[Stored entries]
■ ■ ■ ■ ■ ■ ■
`src/rtl/z80_ld_r_hl_exec.sv`:
```
// Executes the Z80 "LD r,(HL)" instruction: fetch opcode, decode, read (HL), write back r.
// Anything that is not LD r,(HL) (HALT included) retires at once, flagged illegal.
module z80_ld_r_hl_exec (
  input  logic        clk,
  input  logic        reset_n,
  input  logic        start,
  input  logic [15:0] pc_in,
  input  logic [15:0] hl,
  output logic        mem_req,
  output logic [15:0] mem_addr,
  input  logic        mem_ack,
  input  logic [7:0]  mem_rdata,
  output logic        reg_wr,
  output logic [2:0]  reg_wnum,
  output logic [7:0]  reg_wdata,
  output logic        busy,
  output logic        done,
  output logic        illegal,
  output logic [7:0]  ret_insn,
  output logic [15:0] ret_mem_addr,
  output logic [7:0]  ret_mem_rdata,
  output logic [15:0] ret_pc_wdata
);

  typedef enum logic [2:0] {
    S_IDLE,
    S_FETCH,
    S_DECODE,
    S_READ,
    S_WB
  } state_t;

  state_t      state_q, state_d;
  logic [15:0] pc_q, pc_d;
  logic [7:0]  insn_q, insn_d;
  logic [15:0] hl_q, hl_d;
  logic [7:0]  data_q, data_d;

  logic        legal;
  logic [15:0] pc_inc;

  // LD r,(HL) is 01rrr110; rrr=110 would be 0x76 (HALT), which is not a load.
  assign legal  = (insn_q[7:6] == 2'b01) && (insn_q[2:0] == 3'b110) &&
                  (insn_q[5:3] != 3'b110);
  assign pc_inc = pc_q + 16'd1;

  // NOTE: sequential state uses non-blocking assignments so every register
  // samples the values from before the edge, independent of statement order.
  always_ff @(posedge clk or negedge reset_n) begin
    if (!reset_n) begin
      state_q <= S_IDLE;
      pc_q    <= '0;
      insn_q  <= '0;
      hl_q    <= '0;
      data_q  <= '0;
    end else begin
      state_q <= state_d;
      pc_q    <= pc_d;
      insn_q  <= insn_d;
      hl_q    <= hl_d;
      data_q  <= data_d;
    end
  end

  // NOTE: every signal written here gets a default first, so no path through
  // the case statement can leave one unassigned and infer a latch.
  always_comb begin
    state_d       = state_q;
    pc_d          = pc_q;
    insn_d        = insn_q;
    hl_d          = hl_q;
    data_d        = data_q;
    mem_req       = 1'b0;
    mem_addr      = '0;
    reg_wr        = 1'b0;
    reg_wnum      = '0;
    reg_wdata     = '0;
    done          = 1'b0;
    illegal       = 1'b0;
    ret_insn      = '0;
    ret_mem_addr  = '0;
    ret_mem_rdata = '0;
    ret_pc_wdata  = '0;

    unique case (state_q)
      S_IDLE: begin
        if (start) begin
          pc_d    = pc_in;
          state_d = S_FETCH;
        end
      end
      S_FETCH: begin
        mem_req  = 1'b1;
        mem_addr = pc_q;
        if (mem_ack) begin
          insn_d  = mem_rdata;
          state_d = S_DECODE;
        end
      end
      S_DECODE: begin
        if (legal) begin
          hl_d    = hl;
          state_d = S_READ;
        end else begin
          done         = 1'b1;
          illegal      = 1'b1;
          ret_insn     = insn_q;
          ret_pc_wdata = pc_inc;
          state_d      = S_IDLE;
        end
      end
      S_READ: begin
        mem_req  = 1'b1;
        mem_addr = hl_q;
        if (mem_ack) begin
          data_d  = mem_rdata;
          state_d = S_WB;
        end
      end
      S_WB: begin
        reg_wr        = 1'b1;
        reg_wnum      = insn_q[5:3];
        reg_wdata     = data_q;
        done          = 1'b1;
        ret_insn      = insn_q;
        ret_mem_addr  = hl_q;
        ret_mem_rdata = data_q;
        ret_pc_wdata  = pc_inc;
        state_d       = S_IDLE;
      end
      default: state_d = S_IDLE;
    endcase
  end

  assign busy = (state_q != S_IDLE);

endmodule

```
$ cat config.mk
export PLATFORM = sky130hd
export DESIGN_NAME = hazard_stall_ctrl
export DESIGN_NICKNAME = d
export VERILOG_FILES = /design/src/rtl/hazard_stall_ctrl.sv
export SDC_FILE = /design/constraint.sdc
export NUM_CORES = 1
export LEC_CHECK = 0
export BUFFER_PORTS_ARGS = -buffer_cell sky130_fd_sc_hd__buf_2
export CAP_MARGIN = 30
export CORE_MARGIN = 10
export CORE_UTILIZATION = 41
export DETAILED_ROUTE_END_ITERATION = 10
export GPL_ROUTABILITY_DRIVEN = 0
export PLACE_DENSITY = 0.95
export SYNTH_ARGS = -nofsm -noshare
export SYNTH_HDL_FRONTEND = slang
export SYNTH_SLANG_ARGS = --single-unit
$ cat constraint.sdc
create_clock -name clk_i -period 9.2 [get_ports clk_i]
set_clock_uncertainty 0.2 [all_clocks]
set_input_delay 2.3 -clock clk_i [delete_from_list [all_inputs] [get_ports clk_i]]
set_output_delay 2.3 -clock clk_i [all_outputs]
set_load 0.05 [all_outputs]
### config.mk
export PLATFORM = sky130hd
export DESIGN_NAME = trng_collector
export DESIGN_NICKNAME = d
export VERILOG_FILES = /design/src/rtl/trng_collector.sv
export SDC_FILE = /design/constraint.sdc
export NUM_CORES = 1
export LEC_CHECK = 0
export CORE_AREA = 2 2 79 81
export CTS_CLUSTER_SIZE = 24
export DETAILED_ROUTE_END_ITERATION = 10
export DIE_AREA = 0 0 81 83
export PLACE_DENSITY = 0.88
export SYNTH_ARGS = -nofsm -noshare
export SYNTH_HDL_FRONTEND = slang
export SYNTH_SLANG_ARGS = --single-unit
### constraint.sdc
create_clock -name clk -period 4.3 [get_ports clk]
set_input_delay 0.43 -clock clk [delete_from_list [all_inputs] [get_ports clk]]
set_output_delay 0.43 -clock clk [all_outputs]
set_load 0.01 [all_outputs]
### src/rtl/trng_collector.sv
// trng_collector
//
// Consumer end of the TRNG bit stream. The generator's bclk/random/lock
// signals are synchronized into clk. Each bclk rising edge samples one raw
// bit, but only while lock is high. The raw bits pass a repetition-count
// health test and are optionally von Neumann debiased. The surviving bits
// are packed MSB-first into WORD_W-bit words, which are delivered through a
// FIFO with a valid/ready handshake.
//
// Optional feature:
//   TRNG_VN_DEBIAS_EN defined   - raw bits are paired: 01 -> 0, 10 -> 1,
//                                 and 00/11 are discarded
//   TRNG_VN_DEBIAS_EN undefined - every accepted raw bit is packed directly
//
// Parameters:
//   WORD_W      output word width (2..16)
//   FIFO_DEPTH  FIFO entries, power of two (2..16)
//   REP_LIMIT   consecutive identical raw bits that trip the health test (2..255)
//
// Ports:
//   clk          system clock
//   resetn       synchronous active-low reset
//   bclk         generator bit strobe (async); a rising edge marks a new bit
//   random       generator random bit (async)
//   lock         generator metastable-lock flag (async); high = bits usable
//   out_data     FIFO head word
//   out_valid    FIFO not empty
//   out_ready    consumer accepts out_data
//   level        FIFO occupancy
//   drop_cnt     words lost to a full FIFO, saturating at 255
//   health_fail  sticky repetition-test failure

module trng_collector #(
    parameter int WORD_W     = 8,
    parameter int FIFO_DEPTH = 4,
    parameter int REP_LIMIT  = 16
) (
    input  logic                          clk,
    input  logic                          resetn,
    input  logic                          bclk,
    input  logic                          random,
    input  logic                          lock,
    output logic [WORD_W-1:0]             out_data,
    output logic                          out_valid,
    input  logic                          out_ready,
    output logic [$clog2(FIFO_DEPTH):0]   level,
    output logic [7:0]                    drop_cnt,
    output logic                          health_fail
);

    localparam int AW = $clog2(FIFO_DEPTH);
    localparam int PW = AW + 1;
    localparam int CW = $clog2(WORD_W);

    // ------------------------------------------------------------------
    // Synchronizers and strobe edge detect
    // ------------------------------------------------------------------
    logic bclk_s1, bclk_s2, bclk_s3;
    logic rnd_s1, rnd_s2;
    logic lock_s1, lock_s2;

    always_ff @(posedge clk) begin
        if (!resetn) begin
            bclk_s1 <= 1'b0;
            bclk_s2 <= 1'b0;
            bclk_s3 <= 1'b0;
            rnd_s1  <= 1'b0;
            rnd_s2  <= 1'b0;
            lock_s1 <= 1'b0;
            lock_s2 <= 1'b0;
        end else begin
            bclk_s1 <= bclk;
            bclk_s2 <= bclk_s1;
            bclk_s3 <= bclk_s2;
            rnd_s1  <= random;
            rnd_s2  <= rnd_s1;
            lock_s1 <= lock;
            lock_s2 <= lock_s1;
        end
    end

    logic stb;
    logic raw_bit;
    logic take;

    assign stb     = bclk_s2 & ~bclk_s3;
    assign raw_bit = rnd_s2;
    assign take    = stb & lock_s2 & ~health_fail;

    // ------------------------------------------------------------------
    // Repetition-count health test
    // ------------------------------------------------------------------
    logic [7:0] rep_cnt;
    logic       prev_bit;
    logic [7:0] rep_next;
    logic       rep_trip;
    logic       pass_valid;

    // rep_cnt == 0 marks "no previous bit" after reset or lock loss, so the
    // first bit of a run always starts counting at 1.
    always_comb begin
        rep_next = 8'd1;
        if (rep_cnt != 8'd0 && raw_bit == prev_bit) begin
            rep_next = rep_cnt + 8'd1;
        end
    end

    assign rep_trip   = take & (rep_next == 8'(REP_LIMIT));
    assign pass_valid = take & ~rep_trip;

    // ------------------------------------------------------------------
    // Optional von Neumann debiasing
    // ------------------------------------------------------------------
    logic pack_valid;
    logic pack_bit;

`ifdef TRNG_VN_DEBIAS_EN
    logic pair_have;
    logic pair_first;

    always_ff @(posedge clk) begin
        if (!resetn) begin
            pair_have  <= 1'b0;
            pair_first <= 1'b0;
        end else if (!lock_s2 || health_fail || rep_trip) begin
            pair_have  <= 1'b0;
            pair_first <= 1'b0;
        end else if (pass_valid) begin
            if (!pair_have) begin
                pair_have  <= 1'b1;
                pair_first <= raw_bit;
            end else begin
                pair_have  <= 1'b0;
            end
        end
    end

    // A pair 01 emits 0 and a pair 10 emits 1, so the emitted bit is the
    // first bit of the pair.
    assign pack_valid = pass_valid & pair_have & (pair_first != raw_bit);
    assign pack_bit   = pair_first;
`else
    assign pack_valid = pass_valid;
    assign pack_bit   = raw_bit;
`endif

    // ------------------------------------------------------------------
    // Word packer
    // ------------------------------------------------------------------
    logic [CW-1:0]     bit_cnt;
    logic [WORD_W-1:0] word_sr;
    logic              word_last;
    logic [WORD_W-1:0] push_word;
    logic              push_req;

    assign word_last = (bit_cnt == CW'(WORD_W - 1));
    assign push_word = {word_sr[WORD_W-2:0], pack_bit};
    assign push_req  = pack_valid & word_last;

    always_ff @(posedge clk) begin
        if (!resetn) begin
            rep_cnt     <= '0;
            prev_bit    <= 1'b0;
            bit_cnt     <= '0;
            word_sr     <= '0;
            health_fail <= 1'b0;
        end else if (!lock_s2) begin
            rep_cnt <= '0;
            bit_cnt <= '0;
            word_sr <= '0;
        end else if (health_fail) begin
            bit_cnt <= '0;
            word_sr <= '0;
        end else if (take) begin
            rep_cnt  <= rep_next;
            prev_bit <= raw_bit;
            if (rep_trip) begin
                // The tripping bit is never packed.
                health_fail <= 1'b1;
                bit_cnt     <= '0;
                word_sr     <= '0;
            end else if (pack_valid) begin
                word_sr <= push_word;
                if (word_last) begin
                    bit_cnt <= '0;
                end else begin
                    bit_cnt <= bit_cnt + CW'(1);
                end
            end
        end
    end

    // ------------------------------------------------------------------
    // Output FIFO
    // ------------------------------------------------------------------
    logic [WORD_W-1:0] mem [FIFO_DEPTH];
    logic [PW-1:0]     wr_ptr;
    logic [PW-1:0]     rd_ptr;
    logic              empty;
    logic              full;
    logic              pop;
    logic              push_ok;
    logic              drop;

    assign empty   = (wr_ptr == rd_ptr);
    assign full    = (wr_ptr[AW] != rd_ptr[AW]) &&
                     (wr_ptr[AW-1:0] == rd_ptr[AW-1:0]);
    assign pop     = out_valid & out_ready;
    assign push_ok = push_req & (~full | pop);
    assign drop    = push_req & ~push_ok;

    // The storage array is registered, so the head read below is a register
    // value and stays stable until a pop moves rd_ptr. On a push into a full
    // FIFO with a simultaneous pop, the write lands in the slot being popped,
    // which is only visible after the edge.
    assign out_data  = mem[rd_ptr[AW-1:0]];
    assign out_valid = ~empty;
    assign level     = wr_ptr - rd_ptr;

    always_ff @(posedge clk) begin
        if (!resetn) begin
            for (int unsigned i = 0; i < FIFO_DEPTH; i++) begin
                mem[AW'(i)] <= '0;
            end
            wr_ptr   <= '0;
            rd_ptr   <= '0;
            drop_cnt <= '0;
        end else begin
            if (push_ok) begin
                mem[wr_ptr[AW-1:0]] <= push_word;
                wr_ptr              <= wr_ptr + PW'(1);
            end
            if (pop) begin
                rd_ptr <= rd_ptr + PW'(1);
            end
            if (drop && drop_cnt != 8'hFF) begin
                drop_cnt <= drop_cnt + 8'd1;
            end
        end
    end

endmodule

==> summary.md <==
| Metric | Value |
|---|---|
| Most instantiated library cell after synthesis | dfxtp_1 |
| Largest net degree at the start of global routing | 40 |
| Yosys top cell by area | edfxtp_1 |
| Fill cell count | 447 |
| Rel. slew slack | 0.540 |
| CTS root buffer | clkbuf_8 |
| Number of synthesized register bits | 75 |
| DRT iter0 DRCs | 237 |
| Via count | 2,482 |
| CTS Buffer Depth | 2 |
| Number of buffers added for setup after CTS | 0 |
| Hold path start | lock_s1 |
| Min cycle time layout | 3010 ps |
| CP max stage cell | a31oi_2 |
| Netlist cell types | 48 |
| XOR/XNOR Fraction of Synth Area | 0.0251 |
| Initial antenna violation count | 0 |
| H-tree Lvls | 3 |
| Io pins | 27 |
| Area share of the largest cell type after synthesis | 0.275 |
| Combinational family with the most area after synthesis | simple AND/OR/NAND/NOR gates |
| Synth Flop Type | dfxtp_1 |
| Routed Wire Length | 6900 µm |
| Hold/Removal Path Class | flop to flop |
| Post-synth EDFFs | 32 |
| WP buf/inv | 1 |
| Count of final setup violators | 0 |
| Max Fclk | 332 MHz |
| Final slew viol count | 0 |
| Post-synth ARST share | 0 |
| Final nets | 359 |
| Mean post-synth cell area | 11.1 µm² |
| WS Path Type | flop to flop |
| Starting Density | 0.600 |
| First-pass GRT wire length | 11,400 µm |
| Worst Hold Slack | 438 ps |
| Worst setup startpoint | rep_cnt[0] |
| Synth Instances | 315 |
| Mapped cell area | 3490 µm² |
| Mux share of post-synthesis cell area | 0.0774 |
| # DRC | 0 |
| RSZ-0062 raised after global routing | no |
| Syn. warnings | 0 |
| Area Growth Syn to Fin | 15.1% |
| Clock transition at path regs | 80 ps |
| Row count | 28 |
| CTS tree | done |
| Post-cts hold buffer count | 0 |
| CTS buffer count | 9 |
| Post-synthesis sequential area ratio | 0.522 |
| Pwr/cell area | 350 nW/µm² |
| Crit end category | flop |
| RR Startpoint | rep_cnt[0] |
| Vias in the first global route | 2,358 |
| Final hold viol count | 0 |
| Skew-Pair Late Insertion Delay | 350 ps |
| IO Port Bufs | 26 |
| Synth top cells by count | 43 x dfxtp_1, 32 x edfxtp_1, 28 x and3_1 |
| Dpl cell area | 3800 µm² |
| Drt wl/cell | 16.3 µm |
| CTS sink cnt | 75 |
| Worst EP required | 4360 ps |
| Crit-path cells | ha_1, nand3_1, xor2_1, nor4_2, a31oi_2, nand2_1, o31ai_1, buf_4 |
| RePlAce Congestion | 0.799 |
| Crit-path max FO | 16 |
| Arr. time, crit path | 3070 ps |
| Synth Area in Compound Gates | 0.0817 |
| Outcome | finished, final reports clean |
| Die ar. | 6720 µm² |
| Delay-heaviest family, CP | compound AO/OA/AOI/OAI gates |
| Skew final | 8.63 ps |
| Maximum capacitance violations | 0 |
| Number of routed nets with antenna violations | 0 |
| Pleak | 0.00154 µW |
| Synth Area in Simple Gates | 0.219 |
| # diodes | 0 |
| Tot GR Track Use | 0.226 |
| Share of layout cells above drive strength 1 | 0.118 |
| Setup TNS | 0 ps |
| Fraction of the mapped netlist area in adder cells | 0.0380 |
| Area contributors post-synth | edfxtp_1 28%, dfxtp_1 25%, mux4_2 5.2%, and3_1 5.0%, and2_1 3.6% |
| DR vias/cell | 5.87 |
| Slew @ Worst Pin | 688 ps |
| Post-DP HPWL | 4730 µm |
| Synth Net Count | 331 |
| Die height | 83 µm |
| Period utilization | 0.700 |
| Worst VDD drop | 0.258 mV |
| CP max stage delay | 610 ps |
| Design Area, Final | 4020 µm² |
| Die Width | 81 µm |
| Remaining global-route overflow | 0 |
| Startpoint Class | flop |
| Core area | 5820 µm² |
| PostCTS Resize Cnt | 0 |
| Initial DRT Pass Iterations | 4 |
registers in the layout, indices dropped and copies added (netlist names), named ones only:
name / flops
bclk_s1: 1
bclk_s2: 1
bclk_s3: 1
bit_cnt: 3
drop_cnt: 8
health_fail: 1
lock_s1: 1
lock_s2: 1
mem: 32
pack_bit: 1
prev_bit: 1
rd_ptr: 3
rep_cnt: 8
rnd_s1: 1
word_sr: 7
wr_ptr: 3
metal layers:
layer  GRT usage  share of wire  wire, µm
met4       0.109          0.021       144
met5           0              0         0
met3      0.0467          0.032       218
met1       0.261           0.41      2800
met2       0.391           0.54      3740
logic make-up after synthesis:
| logic type | after synthesis |
|---|---|
| buf+inv | 25 |
| simple gates | 138 |
| xor+xnor | 10 |
| compound gates | 40 |
| fa+ha+maj | 10 |
| mux | 17 |
| flops | 75 |
cell usage in the layout, fill, tap and decap left out, drive strengths merged, types with 3 or more instances in the layout:
cell type | synthesis | layout
nor2 | 26 | 26
nor4 | 4 | 4
clkbuf | 7 | 10
buf | 8 | 6
a22oi | 9 | 9
o21ai | 8 | 8
a21oi | 7 | 7
inv | 10 | 11
mux4 | 8 | 8
and3 | 29 | 29
dfxtp | 43 | 43
xor2 | 3 | 3
nand2b | 8 | 8
o31ai | 4 | 4
a31oi | 3 | 3
and2 | 20 | 20
nand4 | 5 | 5
mux2i | 9 | 9
xnor2 | 7 | 7
clkdlybuf4s50 | 0 | 26
ha | 9 | 9
nand2 | 26 | 26
nand3 | 8 | 8
edfxtp | 32 | 32
worst paths after layout:
check / endpoint / slack, ps / cells after the start
min reg2reg: lock_s2 / 440 / 1
min: lock_s2 / 440 / 1
max reg2reg: mem[3][2] / 1290 / 8
max: mem[3][2] / 1290 / 8
area by class of cell:
type	instances	area, µm²	area share
timing repair buffer	32	305	0.0760
tap	75	93.8	0.0234
inverter	10	37.5	0.00935
multi-input combinational	215	1540	0.384
sequential	75	1820	0.454
clock buffer	10	128	0.0318
clock inverter	6	88.8	0.0221
power breakdown:
part           switching [µW]  internal [µW]
clock                     267            328
sequential               7.83            758
combinational            21.1           22.8
through the flow:
stage,util,total power [µW],setup WS (ps),instances
5_1_grt,0.691,1450,1110,423
4_1_cts,0.691,1410,1330,423
2_1_floorplan,-,802,1630,315
3_3_place_gp,0.653,824,1460,407
3_5_place_dp,0.653,826,1360,407
6_report,0.691,1400,1290,423
Note: power is estimated with default switching activity, not from simulation.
■ ■ ■ ■ ■ ■ ■
[Exercise]:
From the records above, retype only the lines starting at the line that contains "path | 3070 ps |" and ending at the line that contains "area | 5820 µm² |", both included.

[Response]:
| Arr. time, crit path | 3070 ps |
| Synth Area in Compound Gates | 0.0817 |
| Outcome | finished, final reports clean |
| Die ar. | 6720 µm² |
| Delay-heaviest family, CP | compound AO/OA/AOI/OAI gates |
| Skew final | 8.63 ps |
| Maximum capacitance violations | 0 |
| Number of routed nets with antenna violations | 0 |
| Pleak | 0.00154 µW |
| Synth Area in Simple Gates | 0.219 |
| # diodes | 0 |
| Tot GR Track Use | 0.226 |
| Share of layout cells above drive strength 1 | 0.118 |
| Setup TNS | 0 ps |
| Fraction of the mapped netlist area in adder cells | 0.0380 |
| Area contributors post-synth | edfxtp_1 28%, dfxtp_1 25%, mux4_2 5.2%, and3_1 5.0%, and2_1 3.6% |
| DR vias/cell | 5.87 |
| Slew @ Worst Pin | 688 ps |
| Post-DP HPWL | 4730 µm |
| Synth Net Count | 331 |
| Die height | 83 µm |
| Period utilization | 0.700 |
| Worst VDD drop | 0.258 mV |
| CP max stage delay | 610 ps |
| Design Area, Final | 4020 µm² |
| Die Width | 81 µm |
| Remaining global-route overflow | 0 |
| Startpoint Class | flop |
| Core area | 5820 µm² |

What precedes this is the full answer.